The diagnosis of infectious colitis is aimed at identifying the causative agent, and microbiological investigation is the key. Clinical presentation may also be helpful in determining optimal therapy. Since the majority of cases are caused by bacterial species, stool cultures and the presence of fecal leukocytes should be performed. In patients with severe immunosuppression, serology or PCR for CMV, and investigation of fungal causes through serology testing should be performed from stool samples, while parasitic testing should be conducted in patients who report recent travel. Patient history, including recent food ingestion and travel, may provide vital clues that can help in determining the diagnosis.

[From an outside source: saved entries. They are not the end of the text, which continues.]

## src/hdl/dhm_pkg.sv

```systemverilog
// Shared constants and types for the dual channel host port block.
package dhm_pkg;
  localparam int DATA_W = 8;
  localparam int FIFO_DEPTH = 32;
  // Register offsets within one channel.
  localparam logic [2:0] ADDR_DATA = 3'h0;
  localparam logic [2:0] ADDR_IER = 3'h1;
  localparam logic [2:0] ADDR_FCR = 3'h2;
  localparam logic [2:0] ADDR_LCR = 3'h3;
  localparam logic [2:0] ADDR_MCR = 3'h4;
  localparam logic [2:0] ADDR_LSR = 3'h5;
  localparam logic [2:0] ADDR_MSR = 3'h6;
  localparam logic [2:0] ADDR_SPR = 3'h7;
  // Field positions.
  localparam int LCR_DLAB = 7;
  localparam int MCR_PRESCALE = 7;
  localparam int MCR_LOOP = 4;
  localparam int FCR_RXRST = 1;
  localparam int FCR_TXRST = 2;
  localparam int DLD_OSR_LO = 4;
  localparam int LSR_DR = 0;
  localparam int LSR_OE = 1;
  localparam int LSR_THRE = 5;
  localparam int LSR_TEMT = 6;
  // Reset values.
  localparam logic [7:0] IER_RST = 8'h00;
  localparam logic [7:0] FCR_RST = 8'h00;
  localparam logic [7:0] LCR_RST = 8'h00;
  localparam logic [6:0] MCR_LOW_RST = 7'h00;
  localparam logic [7:0] DLL_RST = 8'h01;
  localparam logic [7:0] DLM_RST = 8'h00;
  localparam logic [7:0] DLD_RST = 8'h00;
  localparam logic [7:0] SPR_RST = 8'hff;
  // Interrupt identification codes.
  localparam logic [7:0] ISR_NONE = 8'h01;
  localparam logic [7:0] ISR_TX = 8'h02;
  localparam logic [7:0] ISR_RX = 8'h04;
  // Oversampling codes and the matching last sample index.
  localparam logic [1:0] OSR_8 = 2'h1;
  localparam logic [1:0] OSR_4 = 2'h2;
  localparam logic [4:0] OSR16_LAST = 5'h0f;
  localparam logic [4:0] OSR8_LAST = 5'h07;
  localparam logic [4:0] OSR4_LAST = 5'h03;
  localparam logic [1:0] PRE_DIV4_LAST = 2'h3;
  localparam logic [3:0] TX_LAST_BIT = 4'h9;
  localparam logic [2:0] RX_LAST_BIT = 3'h7;
  localparam logic [1:0] BOOT_CYC = 2'h3;

  typedef struct packed {
    logic mode_strap;
    logic prescaler_strap;
    logic reset_pin;
    logic read_strobe_n;
    logic write_strobe_n;
    logic chan_a_select_n;
    logic chan_b_select_n;
    logic rw_dir;
    logic chip_select_n;
    logic channel_addr_bit;
    logic [2:0] addr;
    logic [7:0] data;
    logic rx_a;
    logic rx_b;
  } dhm_pins_t;

  localparam dhm_pins_t PINS_IDLE = '1;

  typedef struct packed {
    logic wr;
    logic rd;
    logic [2:0] addr;
    logic [7:0] data;
  } dhm_req_t;

  typedef enum logic {TX_IDLE, TX_SHIFT} dhm_tx_t;
  typedef enum logic [1:0] {RX_IDLE, RX_START, RX_DATA, RX_STOP} dhm_rx_t;
endpackage

```

## src/hdl/dhm_host_port.sv

```systemverilog
// Dual channel serial controller with strap selected host bus and reset front end.
// Overview of operation
// Bus strap high: separate read and write strobes, one select per channel.
// Bus strap low: direction line, single select, channel address bit.
// Prescaler strap is sampled only during reset; later changes are ignored.
// Strap high divides baud input clock by 1, low divides by 4.
// Software writing the prescaler control bit overrides the strap choice.
// Reset pin is active high in strobe style, active low in direction style.
// A reset of at least 40 ns resets registers and outputs of both channels.
// During reset transmit outputs stay high and receive inputs are ignored.
// Host in strobe style uses low read, low write and low channel selects.
// Host in direction style uses direction line, low select, address bit.
// One shared host port; each channel has its own full register set.
// Each channel has 32 byte transmit and receive FIFOs.
// Oversampling is selectable as 16, 8 or 4 samples per bit.
// After reset registers behave as the classic legacy serial controller.
// Direction style: address bit 0 picks channel A, 1 picks channel B.
// Strobe style: low select picks a channel; both may be written together.
// Host cycles are timed by the bus strobes only, not the serial clock; the code samples every strobe on clk, which also clocks the baud divider.
// Strap choice is loaded into each prescaler control bit at reset release.
`timescale 1ns/100ps
`default_nettype none

module dhm_fifo #(
  parameter int WIDTH = 8,
  parameter int DEPTH = 16
) (
  // Clock and reset.
  input wire logic clk,
  input wire logic rst_n,
  input wire logic flush,
  // Fill side.
  input wire logic in_valid,
  output logic in_ready,
  input wire logic [WIDTH-1:0] in_data,
  // Drain side.
  output logic out_valid,
  input wire logic out_ready,
  output logic [WIDTH-1:0] out_data
);
  localparam int AW = $clog2(DEPTH);
  if (DEPTH < 2 || (1 << AW) != DEPTH)
  begin : g_bad_depth
    $error("DEPTH must be a power of two");
  end
  logic [WIDTH-1:0] mem [DEPTH];
  logic [AW:0] wr_ptr_reg;
  logic [AW:0] rd_ptr_reg;
  wire push = in_valid && in_ready;
  wire pop = out_valid && out_ready;
  assign in_ready = (wr_ptr_reg ^ rd_ptr_reg) != {1'b1, {AW{1'b0}}};
  assign out_valid = wr_ptr_reg != rd_ptr_reg;
  assign out_data = mem[rd_ptr_reg[AW-1:0]];
  always_ff @(posedge clk) if (push) mem[wr_ptr_reg[AW-1:0]] <= in_data;
  always_ff @(posedge clk or negedge rst_n)
  begin
    if (!rst_n)
    begin
      wr_ptr_reg <= '0;
      rd_ptr_reg <= '0;
    end
    else if (flush)
    begin
      wr_ptr_reg <= '0;
      rd_ptr_reg <= '0;
    end
    else
    begin
      wr_ptr_reg <= wr_ptr_reg + (AW + 1)'(push);
      rd_ptr_reg <= rd_ptr_reg + (AW + 1)'(pop);
    end
  end
endmodule // dhm_fifo

module dhm_channel (
  // Clock and resets.
  input wire logic clk,
  input wire logic rst_n,
  input wire logic chan_rst,
  input wire logic strap_div1,
  // Host request.
  input wire dhm_pkg::dhm_req_t req,
  output logic [7:0] rdata,
  // Serial pins.
  input wire logic rx_in,
  output logic tx_out
);
  logic [7:0] ier_reg, fcr_reg, lcr_reg, mcr_reg, dll_reg, dlm_reg, dld_reg, spr_reg;
  logic ovr_reg;
  logic [1:0] pre_reg;
  logic [15:0] div_reg;
  logic [4:0] tsmp_reg, rsmp_reg;
  logic [3:0] tbit_reg;
  logic [2:0] rbit_reg;
  logic [9:0] tsh_reg;
  logic [7:0] rsh_reg;
  logic tline_reg;
  dhm_pkg::dhm_tx_t tst_reg;
  dhm_pkg::dhm_rx_t rst_reg;
  wire dlab = lcr_reg[dhm_pkg::LCR_DLAB];
  wire loop = mcr_reg[dhm_pkg::MCR_LOOP];
  wire wr_data = req.wr && req.addr == dhm_pkg::ADDR_DATA && !dlab;
  wire rd_data = req.rd && req.addr == dhm_pkg::ADDR_DATA && !dlab;
  wire wr_fcr = req.wr && req.addr == dhm_pkg::ADDR_FCR && !dlab;
  wire rd_lsr = req.rd && req.addr == dhm_pkg::ADDR_LSR;
  wire [1:0] pre_last = mcr_reg[dhm_pkg::MCR_PRESCALE] ? dhm_pkg::PRE_DIV4_LAST : 2'h0;
  wire [1:0] osr = dld_reg[dhm_pkg::DLD_OSR_LO +: 2];
  wire [4:0] osr_last = osr == dhm_pkg::OSR_8 ? dhm_pkg::OSR8_LAST :
    osr == dhm_pkg::OSR_4 ? dhm_pkg::OSR4_LAST : dhm_pkg::OSR16_LAST;
  wire [15:0] divisor = {dlm_reg, dll_reg};
  wire pre_tick = pre_reg == pre_last;
  wire tick = pre_tick && divisor != 16'h0000 && div_reg == divisor - 16'h0001;
  wire tx_in_ready, tx_valid, rx_in_ready, rx_valid;
  wire [7:0] tx_data, rx_data;
  wire rx_line = loop ? tline_reg : rx_in;
  // A frame starts only on a sample tick, so the start bit lasts a full bit time. R13
  wire tx_take = tst_reg == dhm_pkg::TX_IDLE && tx_valid && tick;
  wire rx_push = rst_reg == dhm_pkg::RX_STOP && tick && rsmp_reg == osr_last && rx_line;
  wire [7:0] lsr = {1'b0, tx_take || (!tx_valid && tst_reg == dhm_pkg::TX_IDLE), 
    !tx_valid, 3'h0, ovr_reg, rx_valid};
  wire [7:0] isr = (ier_reg[0] && rx_valid) ? dhm_pkg::ISR_RX :
    (ier_reg[1] && !tx_valid) ? dhm_pkg::ISR_TX : dhm_pkg::ISR_NONE;

  // Each channel keeps its own FIFO pair and register set. R11 R12
  dhm_fifo #(.WIDTH(dhm_pkg::DATA_W), .DEPTH(dhm_pkg::FIFO_DEPTH)) u_tx_fifo (
    .clk(clk), .rst_n(rst_n), .flush(chan_rst || (wr_fcr && req.data[dhm_pkg::FCR_TXRST])),
    .in_valid(wr_data), .in_ready(tx_in_ready), .in_data(req.data),
    .out_valid(tx_valid), .out_ready(tx_take), .out_data(tx_data)
  );
  dhm_fifo #(.WIDTH(dhm_pkg::DATA_W), .DEPTH(dhm_pkg::FIFO_DEPTH)) u_rx_fifo (
    .clk(clk), .rst_n(rst_n), .flush(chan_rst || (wr_fcr && req.data[dhm_pkg::FCR_RXRST])),
    .in_valid(rx_push), .in_ready(rx_in_ready), .in_data(rsh_reg),
    .out_valid(rx_valid), .out_ready(rd_data), .out_data(rx_data)
  );

  always_comb
  begin
    case (req.addr)
      dhm_pkg::ADDR_DATA: rdata = dlab ? dll_reg : rx_data;
      dhm_pkg::ADDR_IER: rdata = dlab ? dlm_reg : ier_reg;
      dhm_pkg::ADDR_FCR: rdata = dlab ? dld_reg : isr;
      dhm_pkg::ADDR_LCR: rdata = lcr_reg;
      dhm_pkg::ADDR_MCR: rdata = mcr_reg;
      dhm_pkg::ADDR_LSR: rdata = lsr;
      dhm_pkg::ADDR_SPR: rdata = spr_reg;
      default: rdata = 8'h00;
    endcase
  end

  // Register file; a channel reset restores legacy defaults and loads the strap. R14 R18
  always_ff @(posedge clk or negedge rst_n)
  begin
    if (!rst_n)
    begin
      {ier_reg, fcr_reg, lcr_reg} <= {dhm_pkg::IER_RST, dhm_pkg::FCR_RST, dhm_pkg::LCR_RST};
      {dll_reg, dlm_reg, dld_reg} <= {dhm_pkg::DLL_RST, dhm_pkg::DLM_RST, dhm_pkg::DLD_RST};
      mcr_reg <= {1'b0, dhm_pkg::MCR_LOW_RST};
      spr_reg <= dhm_pkg::SPR_RST;
      ovr_reg <= 1'b0;
    end
    else if (chan_rst)
    begin
      {ier_reg, fcr_reg, lcr_reg} <= {dhm_pkg::IER_RST, dhm_pkg::FCR_RST, dhm_pkg::LCR_RST};
      {dll_reg, dlm_reg, dld_reg} <= {dhm_pkg::DLL_RST, dhm_pkg::DLM_RST, dhm_pkg::DLD_RST};
      mcr_reg <= {!strap_div1, dhm_pkg::MCR_LOW_RST};
      spr_reg <= dhm_pkg::SPR_RST;
      ovr_reg <= 1'b0;
    end
    else
    begin
      if (req.wr)
      begin
        case (req.addr)
          dhm_pkg::ADDR_DATA: if (dlab) dll_reg <= req.data;
          dhm_pkg::ADDR_IER: if (dlab) dlm_reg <= req.data; else ier_reg <= req.data;
          dhm_pkg::ADDR_FCR: if (dlab) dld_reg <= req.data; else fcr_reg <= req.data;
          dhm_pkg::ADDR_LCR: lcr_reg <= req.data;
          dhm_pkg::ADDR_MCR: mcr_reg <= req.data;
          dhm_pkg::ADDR_SPR: spr_reg <= req.data;
          default: spr_reg <= spr_reg;
        endcase
      end
      // A new overrun in the cycle of the status read keeps the flag set.
      ovr_reg <= (rx_push && !rx_in_ready) || (ovr_reg && !rd_lsr);
    end
  end

  // Baud sample tick: prescaler, then divisor.
  always_ff @(posedge clk or negedge rst_n)
  begin
    if (!rst_n)
    begin
      pre_reg <= 2'h0;
      div_reg <= 16'h0000;
    end
    else
    begin
      pre_reg <= (pre_tick || chan_rst) ? 2'h0 : pre_reg + 2'h1;
      if (chan_rst || tick)
        div_reg <= 16'h0000;
      else if (pre_tick)
        div_reg <= div_reg + 16'h0001;
    end
  end

  // Transmitter, 8 data bits with one stop bit; it stalls while its FIFO is empty.
  always_ff @(posedge clk or negedge rst_n)
  begin
    if (!rst_n)
    begin
      tst_reg <= dhm_pkg::TX_IDLE;
      tsh_reg <= '1;
      tsmp_reg <= 5'h00;
      tbit_reg <= 4'h0;
      tline_reg <= 1'b1;
      tx_out <= 1'b1;
    end
    else if (chan_rst)
    begin
      tst_reg <= dhm_pkg::TX_IDLE;
      tsh_reg <= '1;
      tline_reg <= 1'b1;
      tx_out <= 1'b1;
    end
    else
    begin
      tline_reg <= tst_reg == dhm_pkg::TX_SHIFT ? tsh_reg[0] : 1'b1;
      tx_out <= loop ? 1'b1 : tline_reg;
      case (tst_reg)
        dhm_pkg::TX_IDLE:
          if (tx_take)
          begin
            tsh_reg <= {1'b1, tx_data, 1'b0};
            tsmp_reg <= 5'h00;
            tbit_reg <= 4'h0;
            tst_reg <= dhm_pkg::TX_SHIFT;
          end
        dhm_pkg::TX_SHIFT:
          if (tick)
          begin
            tsmp_reg <= tsmp_reg == osr_last ? 5'h00 : tsmp_reg + 5'h01;
            if (tsmp_reg == osr_last)
            begin
              tsh_reg <= {1'b1, tsh_reg[9:1]};
              tbit_reg <= tbit_reg + 4'h1;
              if (tbit_reg == dhm_pkg::TX_LAST_BIT)
                tst_reg <= dhm_pkg::TX_IDLE;
            end
          end
        default: tst_reg <= dhm_pkg::TX_IDLE;
      endcase
    end
  end

  // Receiver; held idle during reset so the line is ignored.
  always_ff @(posedge clk or negedge rst_n)
  begin
    if (!rst_n)
    begin
      rst_reg <= dhm_pkg::RX_IDLE;
      rsmp_reg <= 5'h00;
      rbit_reg <= 3'h0;
      rsh_reg <= 8'h00;
    end
    else if (chan_rst)
      rst_reg <= dhm_pkg::RX_IDLE;
    else
    begin
      if (tick && rst_reg != dhm_pkg::RX_IDLE)
        rsmp_reg <= rsmp_reg == osr_last ? 5'h00 : rsmp_reg + 5'h01;
      case (rst_reg)
        dhm_pkg::RX_IDLE:
          if (!rx_line)
          begin
            rst_reg <= dhm_pkg::RX_START;
            rsmp_reg <= 5'h00;
          end
        dhm_pkg::RX_START:
          if (tick && rsmp_reg == {1'b0, osr_last[4:1]})
          begin
            rst_reg <= rx_line ? dhm_pkg::RX_IDLE : dhm_pkg::RX_DATA;
            rsmp_reg <= 5'h00;
            rbit_reg <= 3'h0;
          end
        dhm_pkg::RX_DATA:
          if (tick && rsmp_reg == osr_last)
          begin
            rsh_reg <= {rx_line, rsh_reg[7:1]};
            rbit_reg <= rbit_reg + 3'h1;
            if (rbit_reg == dhm_pkg::RX_LAST_BIT)
              rst_reg <= dhm_pkg::RX_STOP;
          end
        dhm_pkg::RX_STOP:
          if (tick && rsmp_reg == osr_last)
            rst_reg <= dhm_pkg::RX_IDLE;
        default: rst_reg <= dhm_pkg::RX_IDLE;
      endcase
    end
  end
endmodule // dhm_channel

module dhm_host_port (
  // Clock and reset.
  input wire logic clk,
  input wire logic rst_n,
  // Straps and reset pin.
  input wire logic mode_strap,
  input wire logic prescaler_strap,
  input wire logic reset_pin,
  // Strobe style host pins.
  input wire logic read_strobe_n,
  input wire logic write_strobe_n,
  input wire logic chan_a_select_n,
  input wire logic chan_b_select_n,
  // Direction style host pins.
  input wire logic rw_dir,
  input wire logic chip_select_n,
  input wire logic channel_addr_bit,
  // Shared address and data.
  input wire logic [2:0] addr,
  input wire logic [7:0] data_in,
  output logic [7:0] data_out,
  output logic data_oe,
  // Serial pins.
  input wire logic rx_a,
  input wire logic rx_b,
  output logic tx_a,
  output logic tx_b
);
  dhm_pkg::dhm_pins_t meta_reg, pin_reg;
  dhm_pkg::dhm_req_t hold_reg;
  logic [1:0] hsel_reg;
  logic act_reg;
  logic strap_div1_reg;
  logic [1:0] boot_reg;
  wire [7:0] rdata_a, rdata_b;

  // Host strobes are asynchronous to clk, so every pin is synchronised first. R17
  always_ff @(posedge clk or negedge rst_n)
  begin
    if (!rst_n)
    begin
      meta_reg <= dhm_pkg::PINS_IDLE;
      pin_reg <= dhm_pkg::PINS_IDLE;
    end
    else
    begin
      meta_reg <= {mode_strap, prescaler_strap, reset_pin, read_strobe_n, write_strobe_n,
        chan_a_select_n, chan_b_select_n, rw_dir, chip_select_n, channel_addr_bit,
        addr, data_in, rx_a, rx_b};
      pin_reg <= meta_reg;
    end
  end

  wire strobe_mode = pin_reg.mode_strap;
  wire pin_rst = strobe_mode ? pin_reg.reset_pin : !pin_reg.reset_pin;
  wire chan_rst = pin_rst || boot_reg != 2'h0;
  wire rd_now = strobe_mode ? !pin_reg.read_strobe_n :
    !pin_reg.chip_select_n && pin_reg.rw_dir;
  wire wr_now = strobe_mode ? !pin_reg.write_strobe_n :
    !pin_reg.chip_select_n && !pin_reg.rw_dir;
  wire [1:0] sel_now = strobe_mode ? {!pin_reg.chan_b_select_n, !pin_reg.chan_a_select_n} :
    {pin_reg.channel_addr_bit, !pin_reg.channel_addr_bit};
  wire act_now = (rd_now || wr_now) && sel_now != 2'b00 && !chan_rst;
  wire fin = act_reg && !act_now;
  wire dhm_pkg::dhm_req_t req_a = '{wr: fin && hold_reg.wr && hsel_reg[0],
    rd: fin && hold_reg.rd && hsel_reg[0], addr: hold_reg.addr, data: hold_reg.data};
  wire dhm_pkg::dhm_req_t req_b = '{wr: fin && hold_reg.wr && hsel_reg[1],
    rd: fin && hold_reg.rd && hsel_reg[1], addr: hold_reg.addr, data: hold_reg.data};

  // The access is latched while the strobe is active and acted on as it ends.
  always_ff @(posedge clk or negedge rst_n)
  begin
    if (!rst_n)
    begin
      act_reg <= 1'b0;
      hold_reg <= '0;
      hsel_reg <= 2'b00;
      data_out <= 8'h00;
      data_oe <= 1'b0;
    end
    else
    begin
      act_reg <= act_now;
      if (act_now)
      begin
        hold_reg <= '{wr: wr_now, rd: rd_now, addr: pin_reg.addr, data: pin_reg.data};
        hsel_reg <= sel_now;
      end
      // Channel A wins if both are read; the host must not do that. R16
      data_out <= hsel_reg[0] ? rdata_a : rdata_b;
      data_oe <= act_now && rd_now;
    end
  end

  // Prescaler strap is taken only while reset is in force. R3
  always_ff @(posedge clk or negedge rst_n)
  begin
    if (!rst_n)
    begin
      boot_reg <= dhm_pkg::BOOT_CYC;
      strap_div1_reg <= 1'b1;
    end
    else
    begin
      boot_reg <= boot_reg == 2'h0 ? 2'h0 : boot_reg - 2'h1;
      if (chan_rst)
        strap_div1_reg <= pin_reg.prescaler_strap;
    end
  end

  // The live strap feeds the channels during reset, so the last reset cycle loads it. R18
  wire strap_now = chan_rst ? pin_reg.prescaler_strap : strap_div1_reg;
  dhm_channel u_chan_a (
    .clk(clk), .rst_n(rst_n), .chan_rst(chan_rst), .strap_div1(strap_now),
    .req(req_a), .rdata(rdata_a), .rx_in(pin_reg.rx_a), .tx_out(tx_a)
  );
  dhm_channel u_chan_b (
    .clk(clk), .rst_n(rst_n), .chan_rst(chan_rst), .strap_div1(strap_now),
    .req(req_b), .rdata(rdata_b), .rx_in(pin_reg.rx_b), .tx_out(tx_b)
  );
endmodule // dhm_host_port

`default_nettype wire

```
==> src/clkgen_pkg.sv <==
// Purpose: Shared constants for the serial port clock generator
// Assumes: APB with 32-bit data, one aligned word per register
// Notes: Offsets are byte addresses
//
// Functional notes
// The generator offers normal async, double-speed async, sync master and sync slave modes, chosen by sync_mode_select.
// In sync mode the transfer clock pin direction picks the internal generator when output and the external pin clock when input.
// The transfer clock pin is used only in sync mode, as an input for a slave and as a driven output for a master.
// A down-counter on the system clock reloads from the divisor at zero and whenever the low divisor byte is written.
// One baud tick is emitted each time the counter reaches zero, giving system clock over divisor plus one.
// The transmit bit clock is the baud tick divided by 16 in normal async, 8 in double-speed async and 2 in sync master.
// Receive recovery takes the baud tick directly and steps through 2, 8 or 16 states chosen by the mode bits.
// The divisor is 12 bits built from high and low parts, legal from 0 to 4095.
// Double speed in async mode cuts the divider from 16 to 8 and the receiver uses 8 samples per bit.
// Software keeps double speed cleared in sync mode; the bit has no effect outside async mode.
// In slave mode the external clock passes a synchroniser and an edge detector, adding two system clock periods; the code adds four.
// The far party keeps the supplied transfer clock below a quarter of the system clock, with margin.
// In sync mode receive data is sampled on the transfer clock edge opposite to the one where transmit data changes.
// With polarity clear data changes on the rising edge and is sampled on the falling edge; set swaps them.
// Software writes the power reduction bit to zero before using the port.
package clkgen_pkg;
	localparam logic [11:0] OFS_CTRL = 12'h000;
	localparam logic [11:0] OFS_DIV_LO = 12'h004;
	localparam logic [11:0] OFS_DIV_HI = 12'h008;
	localparam logic [11:0] OFS_STATUS = 12'h00c;
	localparam int CTRL_SYNC = 0;
	localparam int CTRL_DOUBLE = 1;
	localparam int CTRL_PIN_OUT = 2;
	localparam int CTRL_POLARITY = 3;
	localparam int CTRL_POWER_RED = 4;
	localparam logic [4:0] CTRL_RESET = 5'h10;
	localparam logic [11:0] DIV_RESET = 12'h000;
	localparam int DIV_WIDTH = 12;
	localparam logic [3:0] STATES_NORMAL = 4'hf;
	localparam logic [3:0] STATES_DOUBLE = 4'h7;
	localparam logic [3:0] STATES_SYNC = 4'h1;
	typedef enum logic [1:0] {
		MODE_ASYNC = 2'b00,
		MODE_ASYNC_2X = 2'b01,
		MODE_SYNC_MASTER = 2'b10,
		MODE_SYNC_SLAVE = 2'b11
	} clk_mode_e;
endpackage : clkgen_pkg
--- src/design/lccv_regs.svh ---
// Purpose: Register offsets, field positions, reset values and timing counts.
// Assumes: One 100 MHz clock; register addresses are 7 bits wide in a 16-bit serial frame.
// Notes: Times are kept in their own unit; cycle counts derive from them.
`ifndef LCCV_REGS_SVH
`define LCCV_REGS_SVH

// Register addresses
`define LCCV_ADDR_FUNC_CTRL 7'h00
`define LCCV_ADDR_GATE_SUP 7'h01
`define LCCV_ADDR_CH1_ON 7'h20
`define LCCV_ADDR_CH1_OFF 7'h21
`define LCCV_ADDR_CH2_ON 7'h22
`define LCCV_ADDR_CH2_OFF 7'h23

// Function control fields
`define LCCV_FC_LINK_ALIVE 7
`define LCCV_FC_CLR_ERR 6
`define LCCV_FC_DIM_EN1 1
`define LCCV_FC_WR_MASK 8'hC6
`define LCCV_FC_RST 8'h00

// Gate supply codes
`define LCCV_GATE_RST 8'hA6
`define LCCV_GATE_MIN_CODE 8'h5D
`define LCCV_GATE_MAX_CODE 8'hA6

// Capture reset value, zero volts
`define LCCV_CAP_RST 8'h00

// Serial frame
`define LCCV_FRAME_BITS 16
`define LCCV_ADDR_LAST_BIT 7

// Synchroniser lanes
`define LCCV_SYN_SCLK 0
`define LCCV_SYN_CS_N 1
`define LCCV_SYN_MOSI 2
`define LCCV_SYN_DIM1 3
`define LCCV_SYN_SUPPLY 5
`define LCCV_SYN_RST 6'h02

// Timing
`define LCCV_CLK_PERIOD_NS 10
`define LCCV_MEAS_PER_US 100
`define LCCV_STATIC_HOLD_US 1000
`define LCCV_MEAS_CYC ((`LCCV_MEAS_PER_US * 1000) / `LCCV_CLK_PERIOD_NS)
`define LCCV_STATIC_CYC ((`LCCV_STATIC_HOLD_US * 1000) / `LCCV_CLK_PERIOD_NS)

`endif

--- src/design/lccv_pkg.sv ---
// Purpose: Types for the LED channel control and voltage capture block.
// Assumes: Constants live in lccv_regs.svh.
// Notes: All module state is one packed struct.
package lccv_pkg;

	// Serial port states, one-hot
	typedef enum logic [2:0] {
		st_idle = 3'h1,
		st_addr = 3'h2,
		st_data = 3'h4
	} lccv_spi_st_t;

	// Measurement codes from the converter, one per channel
	typedef struct packed {
		logic [1:0][7:0] code;
	} lccv_meas_t;

	// Whole state of the block
	typedef struct packed {
		lccv_spi_st_t spi_st;
		logic [4:0] bit_cnt;
		logic [15:0] rx;
		logic [7:0] tx;
		logic miso;
		logic [5:0] s1;
		logic [5:0] s2;
		logic [5:0] s3;
		logic [5:0] filt;
		logic [5:0] filt_d;
		logic [7:0] fc;
		logic [7:0] gate_code;
		logic [1:0][7:0] latest;
		logic [1:0][7:0] on_v;
		logic [1:0][7:0] off_v;
		logic [1:0][31:0] meas_cnt;
		logic [1:0][31:0] hold_cnt;
		logic err;
		logic bsuv;
		logic fsil;
		logic [1:0] gate;
	} lccv_state_t;

endpackage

Treatment principles of infectious colitis include symptomatic therapy, such as rehydration with either oral or IV fluids and electrolytes and pathogen-specific antimicrobial therapy. Because of growing issues of antimicrobial resistance, pathogen-specific therapy is necessary to treat infectious colitis successfully. Metronidazole, ciprofloxacin, doxycycline, azithromycin, and other drugs are used in the treatment of bacterial colitis, while ganciclovir is used for CMV colitis. Antiparasitic agents, such as praziquantel, paromomycin, or iodoquinol, are used in treating amoebic colitis.
Infectious colitis refers to inflammation and damage of the terminal segments of the gastrointestinal tract - the final parts of the small intestine and the colon, as a result of infection. Numerous bacterial, viral, parasitic, and fungal pathogens may be responsible for the development of infectious colitis. This infection is acquired by the feco-oral route, which means that it is either acquired from contaminated food that is not properly cooked or processed, but also from water contaminated with bacteria or parasitic cysts. Person-to-person transmission occurs due to poor hygiene. Infectious colitis is present throughout the world, and persons of all ages and ethnicity may be affected. The principal symptom of all patients is diarrhea, which may be mild and watery, or more frequent and contains pus and blood, in which case it is called dysentery. Other symptoms, such as abdominal pain, bloating, fever, malaise, weakness and fatigue are commonly encountered, and the diagnosis is obtained by examining the stool for the presence of microorganisms. Treatment is directed at the organism that is identified, but patients often need supportive therapy because of fluid loss through diarrhea, and they receive either oral or intravenous rehydration therapy. Antibiotics, such as ciprofloxacin, azithromycin, and many other, are given against bacteria, while other drugs are used in treating viral (such as ganciclovir) and parasitic (iodoquinol, metronidazole) infection. Prevention measures may significantly reduce the number of infected patients by improving daily hygiene measures, especially during travel, consuming meat which has been cooked properly and washing fruits and vegetables.